"Far from it; by-and-by I may even spare a tear for you—if you do not spoil the day by being clumsy at the end."
"Ah, Rosalie," cried the susceptible poet, "how can I bear the parting? What is France without you? I am no longer a Frenchman—my true home is now England! My heart will hunger for it, my thoughts will stretch themselves to it across the sea; banished to Montmartre, I shall mourn daily for the white cliffs of Albion, for Soho, and for you!"
"I, too, shall remember," she murmured. "But perhaps one of these days you will come to England again?"
"If the fare could be paid with devotion, I would come every Sunday, but how can I hope to amass enough money? Such things do not happen twice. No, I will not deceive myself—this is our farewell. See!" He rose, and turned the little clock with its face to the wall. "When that clock strikes, I must go to catch my train—in the meantime we will ignore the march of time. Farewells, tears, regrets, let us forget that they exist—let us drink the last glass together gaily, mignonne!"
They pledged each other with brave smiles, hand in hand. And now their chatter became fast and furious, to drown the clock's impatient tick.

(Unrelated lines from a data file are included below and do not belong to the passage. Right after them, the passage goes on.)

This is an optimization exercise on Yosys and OpenROAD, whose aim is a short achievable clock period and few clock cycles per item, not a production implementation. The RTL was checked by simulation tests, not by an equivalence proof against the original design. Power is estimated from default activity; no workload was simulated.

==> flow/design.v (outline; a module is shown in full before it is edited, if it fits) <==
// module hand_landmark_gesture_tracker_unit: 1233 lines
module hand_landmark_gesture_tracker_unit
#(
  parameter int COORD_BITS = COORD_BITS_DEF
) (
  input  logic                          clk_i,
  input  logic                          rst_ni,
  input  logic                          cfg_we_i,
  input  logic [CFG_IDX_W-1:0]          cfg_index_i,
  input  logic [CFG_DATA_W-1:0]         cfg_data_i,
  input  logic                          in_valid_i,
  output logic                          in_stall_o,
  input  logic [1:0]                    func_i,
  input  logic [POINT_IDX_W-1:0]        point_index_i,
  input  logic signed [COORD_BITS-1:0]  point_x_i,
  input  logic signed [COORD_BITS-1:0]  point_y_i,
  input  logic                          last_i,
  output logic                          out_valid_o,
  input  logic                          out_stall_i,
  output logic                          hand_detected_o,
  output logic                          painting_o,
  output logic                          erasing_o,
  output logic [FINGER_W-1:0]           finger_count_o,
  output logic signed [COORD_BITS-1:0]  eraser_x_o,
  output logic signed [COORD_BITS-1:0]  eraser_y_o,
  output logic [RADIUS_W-1:0]           eraser_radius_o,
  output logic                          track_valid_o,
  output logic [DIM_W-1:0]              search_x_o,
  output logic [DIM_W-1:0]              search_y_o,
  output logic [DIM_W-1:0]              search_w_o,
  output logic [DIM_W-1:0]              search_h_o
);
  // ...
==> flow/flow/run.sh <==
#!/bin/bash
set -uo pipefail
bash standard.sh MATCH_CELL_FOOTPRINT=0 SETUP_SLACK_MARGIN=9.5 finish > flow_standard.log 2>&1
==> flow/standard.sh <==
#!/bin/bash
# synth_recipe.tcl (not shown) runs the flow's synth.tcl, then flattens the netlist and writes it again
# the make line also repeats each setting of config.mk as NAME=value (left out here)
make -C /OpenROAD-flow-scripts/flow DESIGN_CONFIG=/design/flow/config.mk WORK_HOME=/design/flow/orfs CLKGATE_MAP_FILE= SYNTH_SCRIPT=/design/flow/synth_recipe.tcl "${@:-finish}"
==> flow/config.mk <==
export PLATFORM = sky130hd
export DESIGN_NAME = hand_landmark_gesture_tracker_unit
export DESIGN_NICKNAME = hand_landmark_gesture_tracker_unit
export VERILOG_FILES = /design/flow/design.v
export SDC_FILE = /design/flow/constraint.sdc
export NUM_CORES = 4
export LEC_CHECK = 0
export ABC_CLOCK_PERIOD_IN_PS = 3000
export CAP_MARGIN = 20
export CORE_MARGIN = 2
export CORE_UTILIZATION = 65
export PLACE_DENSITY = 0.75
export SLEW_MARGIN = 20
==> flow/constraint.sdc <==
create_clock -name core_clock -period 13.0 [get_ports {clk_i}]
set_input_delay 2.6000 -clock core_clock [delete_from_list [all_inputs] [get_ports {clk_i}]]
set_output_delay 2.6000 -clock core_clock [all_outputs]
set_load 0.01 [all_outputs]
This design comes from an exercise in tuning for small area, a short achievable clock period and few clock cycles on the open sky130 flow, not from production work.
RTL that was checked went through simulation tests only; none was proved equivalent to the original.

==> wip/onyx <==
==> flow/design.v (excerpt) <==
module ps2_keyboard_to_hid_report #(
   parameter int KEY_MAP_BITS = ps2kb_pkg::KEY_MAP_BITS_DEF,
   parameter int REPORT_SLOTS = ps2kb_pkg::REPORT_SLOTS_DEF
) (
   input  wire logic                          clock,
   input  wire logic                          reset,
   input  wire logic                          req_tvalid,
   output logic                               req_tready,
   input  wire logic                          req_tuser,   
   input  wire logic [7:0]                    req_tdata,   
   output logic                               rsp_tvalid,
   input  wire logic                          rsp_tready,
   output logic [ps2kb_pkg::RSP_DATA_W-1:0]   rsp_tdata,
   input  wire logic                          csr_valid,
   output logic                               csr_ready,
   input  wire logic [9:0]                    csr_data     
);
==> flow/config.mk <==
export PLATFORM = sky130hd
export DESIGN_NAME = ps2_keyboard_to_hid_report
export DESIGN_NICKNAME = ps2_keyboard_to_hid_report
export VERILOG_FILES = /design/flow/design.v
export SDC_FILE = /design/flow/constraint.sdc
export NUM_CORES = 4
export LEC_CHECK = 0
export CAP_MARGIN = 20
export CORE_MARGIN = 2
export CORE_UTILIZATION = 40
export PLACE_DENSITY = 0.6
export SETUP_SLACK_MARGIN = 5.0
export SLEW_MARGIN = 20

export BUFFER_PORTS_ARGS = -buffer_cell sky130_fd_sc_hd__buf_2
==> flow/constraint.sdc <==
create_clock -name core_clock -period 8.0 [get_ports {clock}]
set_input_delay 1.6000 -clock core_clock [delete_from_list [all_inputs] [get_ports {clock}]]
set_output_delay 1.6000 -clock core_clock [all_outputs]
set_load 0.01 [all_outputs]
standard.sh (not shown) runs the stock make flow with config.mk's settings and CLKGATE_MAP_FILE= SYNTH_SCRIPT=/design/flow/synth_recipe.tcl, a recipe that flattens the netlist after the stock synthesis.
==> flow/flow/run.sh <==
#!/bin/bash
# The standard layout (the standard.sh, all steps), with one change to how it is made:
# the buffers that placement puts on every input and output port are buf_2 cells instead of
# the cell buffer_ports picks by default (a slow clkdlybuf4s50_1).
set -euo pipefail
printf '\nexport BUFFER_PORTS_ARGS = -buffer_cell sky130_fd_sc_hd__buf_2\n' >> config.mk
bash standard.sh > standard.log 2>&1
==> wip/violet: changes against wip/onyx <==
==> flow/flow/run.sh (replaced) <==
#!/bin/bash
set -euo pipefail
printf '\nexport BUFFER_PORTS_ARGS = -buffer_cell sky130_fd_sc_hd__buf_2\nexport SETUP_SLACK_MARGIN = 5.15\n' >> config.mk
bash standard.sh > standard.log 2>&1
CTS_BUF_LIST = sky130_fd_sc_hd__clkbuf_4 sky130_fd_sc_hd__clkbuf_8   (was default)
CTS_CLUSTER_DIAMETER = 50   (was default)
CTS_CLUSTER_SIZE = 20   (was default)
SETUP_SLACK_MARGIN = 5.15   (was 5.0)
==> wip/pepper: changes against wip/onyx <==
CTS_BUF_LIST = sky130_fd_sc_hd__clkbuf_4 sky130_fd_sc_hd__clkbuf_8   (was default)
CTS_CLUSTER_DIAMETER = 50   (was default)
CTS_CLUSTER_SIZE = 20   (was default)
TNS_END_PERCENT = 10   (was default)
==> wip/delta: changes against wip/onyx <==
--- a/flow/design.v
+++ b/flow/design.v
@@ -946,17 +946,16 @@
    input  wire logic                          rsp_tready,
    output logic [ps2kb_pkg::RSP_DATA_W-1:0]   rsp_tdata,
    input  wire logic                          csr_valid,
    output logic                               csr_ready,
    input  wire logic [9:0]                    csr_data     
 );
    localparam int NS = 6;   
    localparam logic [127:0] KEYS = 128'h0000003ffffffffffffbfffffffffff2;
-   localparam logic [6:0]   KEY_TOP = 7'd101;   
    assign csr_ready = 1'b1;
    logic busy_ff;                       
    logic e_go;                          
    logic p_scan;                        
    logic       a_valid_ff, s_valid_ff, rdy_ff;
    logic [8:0] a_item_ff, s_item_ff;    
    logic       a_take;                  
    logic       acc;
@@ -1038,30 +1037,30 @@
    always_ff @(posedge clock) begin
       if (b_load) begin
          b_tick_ff <= a_item_ff[8];
          b_brk_ff  <= rel_ff;
          b_key_ff  <= d_key;
       end
    end
    logic [127:0] map_ff;
-   logic [9:0]   rem_ff;                
+   logic [9:0]   ticks_ff;              
    logic         m_valid_ff, m_tick_ff, m_brk_ff, m_member_ff;
    logic [6:0]   m_key_ff;
    logic [6:0]   km;                    
    logic         e_wr;                  
    logic         m_member;
    assign m_load   = !busy_ff && (!m_valid_ff || (e_go && !p_scan));
-   assign km       = busy_ff ? rem_ff[6:0] : b_key_ff;
+   assign km       = busy_ff ? ticks_ff[6:0] : b_key_ff;
    assign m_member = (e_wr && m_key_ff == km) ? !m_brk_ff : map_ff[km];
    always_ff @(posedge clock) begin
       if (reset) begin
          m_valid_ff <= 1'b0;
       end else if (busy_ff) begin
-         m_valid_ff <= rem_ff[6:0] != 7'd0 && !scan_end;
+         m_valid_ff <= !scan_end;
       end else if (m_load) begin
          m_valid_ff <= b_valid_ff;
       end else if (e_go) begin
          m_valid_ff <= 1'b0;
       end
    end
    always_ff @(posedge clock) begin
       if (busy_ff || m_load) begin
@@ -1112,17 +1111,17 @@
    always_comb begin
       p_ins  = 1'b0;
       p_del  = 1'b0;
       p_roll = 1'b0;
       p_scan = 1'b0;
       p_rep  = 1'b0;
       if (!busy_ff) begin
          if (m_tick_ff) begin
-            p_rep = idle_ff != 10'd0 && rem_ff == 10'd1;
+            p_rep = idle_ff != 10'd0 && ticks_ff + 10'd1 == idle_ff;
          end else begin
             if (is_key && chg) begin
                if (!m_brk_ff) begin
                   p_roll = !over_ff && cnt_ff == CNT_6;
                   p_ins  = !over_ff && cnt_ff != CNT_6;
                end else begin
                   p_scan = over_ff && cnt_ff == CNT_7;
                   p_del  = !over_ff;
@@ -1172,17 +1171,17 @@
       end
    end
    always_ff @(posedge clock) begin
       if (reset) begin
          mods_ff      <= 8'd0;
          over_ff      <= 1'b0;
          cnt_ff       <= CNT_0;
          idle_ff      <= 10'd0;
-         rem_ff       <= 10'd0;
+         ticks_ff     <= 10'd0;
          busy_ff      <= 1'b0;
          rsp_valid_ff <= 1'b0;
       end else begin
          if (csr_valid) begin
             idle_ff <= csr_data;
          end
          if (do_rep) begin
             rsp_valid_ff <= 1'b1;
@@ -1201,21 +1200,17 @@
          end
          if (do_scan) begin
             over_ff <= 1'b0;
             busy_ff <= 1'b1;
          end
          if (scan_end) begin
             busy_ff <= 1'b0;
          end
-         if (csr_valid) begin
-            rem_ff <= csr_data;
-         end else if (do_scan) begin
-            rem_ff <= {3'b000, KEY_TOP};
-         end else if (do_rep) begin
-            rem_ff <= idle_ff;
+         if (do_scan || do_rep) begin
+            ticks_ff <= 10'd0;
          end else if (busy_ff || (e_go && m_tick_ff)) begin
-            rem_ff <= rem_ff - 10'd1;
+            ticks_ff <= ticks_ff + 10'd1;
          end
       end
    end
 endmodule
 `default_nettype wire
CTS_BUF_LIST = sky130_fd_sc_hd__clkbuf_4 sky130_fd_sc_hd__clkbuf_8   (was default)
CTS_CLUSTER_DIAMETER = 50   (was default)
CTS_CLUSTER_SIZE = 20   (was default)
==> out/metrics.yaml <==
start_kind: "input pin"
seq_share_pct: 41.9
met1_length_um: 15800
post-cts-setup-buffers: 18
status: "timing/DRC/antenna clean"
clk_latency_ns: 0.59
path_depth: 10
comb_power_mw: 0.700
nets: 1470
root_buffer: "clkbuf_8"
p_total_mw: 3.14
utilization_pct: 46.8
the above is filed under wip/delta

==> out/metrics.yaml <==
utilization_pct: 47.7
status: "timing/DRC/antenna clean"
comb_power_mw: 0.861
nets: 1503
p_total_mw: 3.20
clk_latency_ns: 0.61
the above is filed under wip/violet

==> out/metrics.yaml <==
status: "timing/DRC/antenna clean"
clk_latency_ns: 0.61
post-cts-setup-buffers: 14
layout_setup_ws_ns: 4.84
start_kind: "register"
seq_cells: 223
met1_length_um: 15500
root_buffer: "clkbuf_8"
utilization_pct: 44.7
path_depth: 8
p_total_mw: 3.03
hold_ws_ns: 0.429
the above is filed under wip/pepper

==> out/metrics.yaml <==
utilization_pct: 46.4
clk_latency_ns: 0.54
nets: 1450
root_buffer: "clkbuf_16"
post-cts-setup-buffers: 26
status: "timing/DRC/antenna clean"
the above is filed under wip/onyx

Testbench counts of wip/onyx, summed over its fixed seeds: cycles 6,924.
Testbench counts of wip/violet, summed over its fixed seeds: cycles 6,924.
Testbench counts of wip/pepper, summed over its fixed seeds: cycles 6,924.
No functional check of the RTL was part of wip/delta.

==> afterwards: timing with drivers on the ports <==
Ports are ideal in the flow. The routed layouts listed here were re-timed in OpenROAD. Step 1 (the two cells are an assumption about what drives the block):
set clk [get_ports {clock}]
set_driving_cell -lib_cell sky130_fd_sc_hd__clkbuf_16 $clk
set_driving_cell -lib_cell sky130_fd_sc_hd__buf_2 [delete_from_list [all_inputs] $clk]
Step 2 moves the port delays by t, midway between the first and last clock arrival at a register: inputs arrive t later, outputs are due t later. That takes back most of the time a late clock gives input paths. Slacks: no drivers / after step 1 / after step 2; pairs: no drivers / after step 1.
run | shift t [ns] | setup WS [ns] | worst slew at a driven data input, ns
wip/onyx | 0.581 | 5.008 / 5.008 / 4.626 | 0.04
wip/violet | 0.623 | 5.136 / 5.105 / 4.650 | 0.05
wip/pepper | 0.629 | 4.837 / 4.837 / 4.350 | 0.04
wip/delta | 0.621 | 5.057 / 5.039 / 4.459 | 0.05
After both steps setup and hold are still met in every run listed. The setup slack of wip/delta, which loses most, moves by -0.018 ns with the drivers and by -0.598 ns with both steps.
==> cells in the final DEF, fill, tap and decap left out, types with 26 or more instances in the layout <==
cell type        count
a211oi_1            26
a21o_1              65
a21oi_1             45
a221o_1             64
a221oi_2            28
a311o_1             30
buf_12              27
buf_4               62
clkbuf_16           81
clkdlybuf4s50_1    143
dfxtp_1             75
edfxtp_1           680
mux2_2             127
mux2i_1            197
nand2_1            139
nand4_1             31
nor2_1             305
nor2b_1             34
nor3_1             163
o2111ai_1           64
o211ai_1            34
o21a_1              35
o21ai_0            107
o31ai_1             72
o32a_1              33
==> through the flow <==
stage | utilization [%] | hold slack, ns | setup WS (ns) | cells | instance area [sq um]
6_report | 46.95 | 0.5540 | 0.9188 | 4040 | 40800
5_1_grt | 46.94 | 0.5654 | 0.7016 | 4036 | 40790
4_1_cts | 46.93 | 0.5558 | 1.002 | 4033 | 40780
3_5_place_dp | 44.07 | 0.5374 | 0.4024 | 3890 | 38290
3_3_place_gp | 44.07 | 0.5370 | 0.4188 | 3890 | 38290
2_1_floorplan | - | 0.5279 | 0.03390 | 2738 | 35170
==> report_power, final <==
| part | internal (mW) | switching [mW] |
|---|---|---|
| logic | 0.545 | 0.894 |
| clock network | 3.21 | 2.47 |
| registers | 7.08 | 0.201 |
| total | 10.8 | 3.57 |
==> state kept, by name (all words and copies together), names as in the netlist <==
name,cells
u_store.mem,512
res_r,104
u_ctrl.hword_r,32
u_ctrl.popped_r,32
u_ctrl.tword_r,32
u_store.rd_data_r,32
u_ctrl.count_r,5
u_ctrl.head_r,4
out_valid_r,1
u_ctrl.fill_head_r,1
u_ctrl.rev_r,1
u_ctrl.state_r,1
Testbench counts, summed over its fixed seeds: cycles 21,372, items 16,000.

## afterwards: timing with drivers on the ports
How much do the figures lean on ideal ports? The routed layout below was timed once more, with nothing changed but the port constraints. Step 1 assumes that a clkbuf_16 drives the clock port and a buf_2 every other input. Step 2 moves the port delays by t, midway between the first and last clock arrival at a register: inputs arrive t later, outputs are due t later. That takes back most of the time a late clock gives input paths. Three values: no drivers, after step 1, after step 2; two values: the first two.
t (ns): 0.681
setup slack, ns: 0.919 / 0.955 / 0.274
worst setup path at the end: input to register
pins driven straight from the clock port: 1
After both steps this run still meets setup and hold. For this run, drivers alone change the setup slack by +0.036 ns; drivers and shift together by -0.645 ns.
From an optimization exercise on the open Yosys and OpenROAD flow, aimed at small area; shortcuts taken in it are not production practice. The RTL was checked by simulation tests, not by an equivalence proof against the original design. The flow treats the clock pin as an ideal source, which a real chip does not have. Power is estimated from default activity; no workload was simulated.

old:
// operand_fetch_stage
module operand_fetch_stage #(
  parameter int XLEN  = 32,
  parameter int NREGS = 32,
  parameter int AW    = 5
) (
  input  logic            clk,
  input  logic            nrst,
  input  logic            in_valid,
  output logic            in_ready,
  input  logic [AW-1:0]   rs1,
  input  logic [AW-1:0]   rs2,
  input  logic [XLEN-1:0] imm,
  input  logic            alu_src,
  input  logic [3:0]      fop_in,
  input  logic [AW-1:0]   rd_in,
  input  logic            flush,
  input  logic            wb_en,
  input  logic [AW-1:0]   wb_addr,
  input  logic [XLEN-1:0] wb_data,
  output logic            out_valid,
  input  logic            out_ready,
  output logic [XLEN-1:0] rda,
  output logic [XLEN-1:0] rdb,
  output logic [3:0]      fop,
  output logic [AW-1:0]   rd_out
);
  localparam int NR = NREGS - 1;   
  logic [XLEN*NR-1:0] mem_q;
  logic [NR:1]        vld_q;
  logic               phase_q;
  logic               out_valid_q;
  logic [XLEN-1:0]    rda_q, rdb_q;
  logic [3:0]         fop_q;
  logic [AW-1:0]      rd_q;
  logic               load;
  logic [NR:1]        we, nwe, sela_n, selb_n;
  logic [NR:1]        hita, hitb;
  logic               anya, anyb;
  logic               imm_n, ga_n, gb_n, pa, pb;
  logic [XLEN-1:0]    wcol;
  logic [XLEN-1:0]    rda_d, rdb_d;
  assign in_ready  = !out_valid_q || out_ready;
  assign load      = in_ready;
  assign out_valid = out_valid_q;
  assign rda       = rda_q;
  assign rdb       = rdb_q;
  ...
export LEC_CHECK = 0
export CAP_MARGIN = 20
export CORE_MARGIN = 2
export CORE_UTILIZATION = 55
export SLEW_MARGIN = 20
export SYNTH_HIERARCHICAL = 1
create_clock -name core_clock -period 5.0 [get_ports {clk}]
standard.sh (not shown) runs the stock make flow with config.mk's settings and CLKGATE_MAP_FILE= SYNTH_SCRIPT=/design/flow/synth_recipe.tcl, a recipe that flattens the netlist after the stock synthesis.
==> flow/flow/run.sh <==
#!/bin/bash
# Own layout flow: the standard flow (standard synthesis included) with
#  * the smallest buffer on the ports,
#  * no dummy loads in the clock tree and small clock buffers,
#  * a power-recovery (downsizing) pass on the placed design before CTS.
# Each tool's full output is kept under orfs/logs; the make run's own output
# goes to flow_make.log in the work folder.
set -euo pipefail
W=$(pwd)
F=$W/flow
bash "$W/standard.sh" \
  "BUFFER_PORTS_ARGS=-buffer_cell sky130_fd_sc_hd__buf_1" \
  "CTS_ARGS=-sink_clustering_enable -repair_clock_nets -dont_use_dummy_load -buf_list sky130_fd_sc_hd__clkbuf_16 -sink_clustering_size 25 -sink_clustering_max_diameter 100" \
  "PRE_CTS_TCL=$F/pre_cts.tcl" \
  finish > "$W/flow_make.log" 2>&1
==> flow/flow/pre_cts.tcl <==
# Downsize cells that have timing slack to spare before the clock tree is built.
estimate_parasitics -placement
repair_timing -recover_power 100
old | status: complete | timing, DRC, antenna: pass
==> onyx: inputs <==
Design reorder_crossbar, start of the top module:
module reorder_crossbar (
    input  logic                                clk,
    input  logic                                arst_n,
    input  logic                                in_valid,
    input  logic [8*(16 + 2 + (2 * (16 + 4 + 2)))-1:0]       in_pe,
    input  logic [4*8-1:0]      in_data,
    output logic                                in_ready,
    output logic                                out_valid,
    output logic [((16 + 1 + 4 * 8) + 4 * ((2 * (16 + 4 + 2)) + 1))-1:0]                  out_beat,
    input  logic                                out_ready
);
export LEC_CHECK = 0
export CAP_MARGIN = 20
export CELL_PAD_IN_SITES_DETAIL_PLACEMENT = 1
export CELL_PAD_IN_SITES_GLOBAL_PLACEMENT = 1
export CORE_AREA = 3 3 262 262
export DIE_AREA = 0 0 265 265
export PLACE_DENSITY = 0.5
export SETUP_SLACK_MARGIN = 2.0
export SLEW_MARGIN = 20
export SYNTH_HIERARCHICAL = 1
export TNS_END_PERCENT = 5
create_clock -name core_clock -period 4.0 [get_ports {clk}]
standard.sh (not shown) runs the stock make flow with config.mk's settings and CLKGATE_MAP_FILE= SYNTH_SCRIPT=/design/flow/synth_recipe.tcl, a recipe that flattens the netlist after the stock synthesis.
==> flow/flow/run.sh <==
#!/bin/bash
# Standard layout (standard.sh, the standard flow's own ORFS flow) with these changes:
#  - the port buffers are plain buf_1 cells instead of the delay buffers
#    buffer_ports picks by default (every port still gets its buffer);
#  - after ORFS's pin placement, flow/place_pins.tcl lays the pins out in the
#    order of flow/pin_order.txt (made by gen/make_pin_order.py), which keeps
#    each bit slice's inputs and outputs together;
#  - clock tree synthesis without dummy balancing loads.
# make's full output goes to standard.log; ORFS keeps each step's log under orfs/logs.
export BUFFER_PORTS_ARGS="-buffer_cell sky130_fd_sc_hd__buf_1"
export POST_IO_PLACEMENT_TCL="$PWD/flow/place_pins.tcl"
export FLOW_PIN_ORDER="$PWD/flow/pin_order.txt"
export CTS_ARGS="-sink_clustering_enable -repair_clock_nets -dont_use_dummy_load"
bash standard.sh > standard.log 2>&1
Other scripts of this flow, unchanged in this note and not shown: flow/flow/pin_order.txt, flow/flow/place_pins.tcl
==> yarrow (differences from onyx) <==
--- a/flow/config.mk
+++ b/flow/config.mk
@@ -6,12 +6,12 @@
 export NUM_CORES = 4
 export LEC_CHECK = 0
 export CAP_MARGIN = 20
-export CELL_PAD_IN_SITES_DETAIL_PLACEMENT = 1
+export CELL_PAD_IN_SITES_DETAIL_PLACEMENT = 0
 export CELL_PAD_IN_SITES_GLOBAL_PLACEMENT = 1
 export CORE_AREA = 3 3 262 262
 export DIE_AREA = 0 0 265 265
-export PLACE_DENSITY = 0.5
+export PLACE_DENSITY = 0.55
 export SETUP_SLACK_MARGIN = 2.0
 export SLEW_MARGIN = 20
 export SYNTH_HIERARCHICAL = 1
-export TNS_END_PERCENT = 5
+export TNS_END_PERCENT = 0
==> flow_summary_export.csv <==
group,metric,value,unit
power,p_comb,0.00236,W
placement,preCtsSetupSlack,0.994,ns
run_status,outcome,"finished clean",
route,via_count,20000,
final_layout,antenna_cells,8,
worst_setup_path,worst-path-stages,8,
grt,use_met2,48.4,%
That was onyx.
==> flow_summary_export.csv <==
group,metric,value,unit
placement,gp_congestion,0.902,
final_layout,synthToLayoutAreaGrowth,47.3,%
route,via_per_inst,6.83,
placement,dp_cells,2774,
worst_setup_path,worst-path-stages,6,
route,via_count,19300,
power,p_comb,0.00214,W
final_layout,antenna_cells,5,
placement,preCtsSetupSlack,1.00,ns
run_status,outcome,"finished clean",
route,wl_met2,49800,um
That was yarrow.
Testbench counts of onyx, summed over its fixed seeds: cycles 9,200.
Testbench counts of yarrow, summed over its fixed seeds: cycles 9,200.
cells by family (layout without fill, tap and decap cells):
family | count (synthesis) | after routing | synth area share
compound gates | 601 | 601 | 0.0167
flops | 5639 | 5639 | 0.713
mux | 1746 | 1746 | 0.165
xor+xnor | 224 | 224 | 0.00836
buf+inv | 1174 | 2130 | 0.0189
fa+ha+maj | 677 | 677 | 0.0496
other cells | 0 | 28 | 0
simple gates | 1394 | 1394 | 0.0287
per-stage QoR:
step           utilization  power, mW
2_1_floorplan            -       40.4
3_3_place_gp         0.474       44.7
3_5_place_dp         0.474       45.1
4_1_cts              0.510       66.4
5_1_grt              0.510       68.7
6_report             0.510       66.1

The clockwork wheezed and whirred.
"'Tis going to part us," shouted Tricotrin; "laugh, laugh, Beloved, so that we may not hear!"
"Kiss me," she cried; "while the hour sounds, you shall hold me in your arms!"
"Heaven," gasped the young man, as the too brief embrace concluded, "how I wish it had been striking midnight!"
The next moment came the separation. He descended the stairs; at the window she waved her hand to him. And in the darkness of an "English hansom" the poet covered his face and wept.